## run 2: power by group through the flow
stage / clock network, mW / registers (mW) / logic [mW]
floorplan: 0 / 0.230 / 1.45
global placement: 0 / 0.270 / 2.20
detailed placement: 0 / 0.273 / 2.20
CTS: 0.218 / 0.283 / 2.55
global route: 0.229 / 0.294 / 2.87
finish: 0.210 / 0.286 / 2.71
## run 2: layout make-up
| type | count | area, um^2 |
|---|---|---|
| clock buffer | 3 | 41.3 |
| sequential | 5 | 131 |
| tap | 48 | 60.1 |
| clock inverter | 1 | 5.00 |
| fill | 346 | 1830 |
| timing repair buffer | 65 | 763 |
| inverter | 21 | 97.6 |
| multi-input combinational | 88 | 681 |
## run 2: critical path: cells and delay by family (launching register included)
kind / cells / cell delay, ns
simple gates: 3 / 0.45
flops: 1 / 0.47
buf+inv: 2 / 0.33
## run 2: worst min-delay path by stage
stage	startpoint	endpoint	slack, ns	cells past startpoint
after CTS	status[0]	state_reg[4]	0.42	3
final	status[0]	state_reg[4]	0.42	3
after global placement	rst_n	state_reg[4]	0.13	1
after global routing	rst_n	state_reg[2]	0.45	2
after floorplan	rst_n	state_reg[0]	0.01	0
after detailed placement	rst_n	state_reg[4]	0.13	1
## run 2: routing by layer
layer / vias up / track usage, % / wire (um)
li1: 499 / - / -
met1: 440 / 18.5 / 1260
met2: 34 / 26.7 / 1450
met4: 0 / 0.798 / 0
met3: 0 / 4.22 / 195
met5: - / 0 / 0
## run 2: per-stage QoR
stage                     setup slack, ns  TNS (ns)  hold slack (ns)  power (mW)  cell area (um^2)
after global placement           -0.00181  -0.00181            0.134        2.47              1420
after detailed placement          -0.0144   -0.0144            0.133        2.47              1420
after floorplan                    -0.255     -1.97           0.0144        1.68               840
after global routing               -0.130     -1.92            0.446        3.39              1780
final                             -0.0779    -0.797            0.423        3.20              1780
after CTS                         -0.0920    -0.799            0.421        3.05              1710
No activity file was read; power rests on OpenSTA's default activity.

• **EXERCISE OBJECTIVE**
In which lines of the material above does the string "layer" occur? Copy them all.

• **TASK RESPONSE**
## run 2: routing by layer
layer / vias up / track usage, % / wire (um)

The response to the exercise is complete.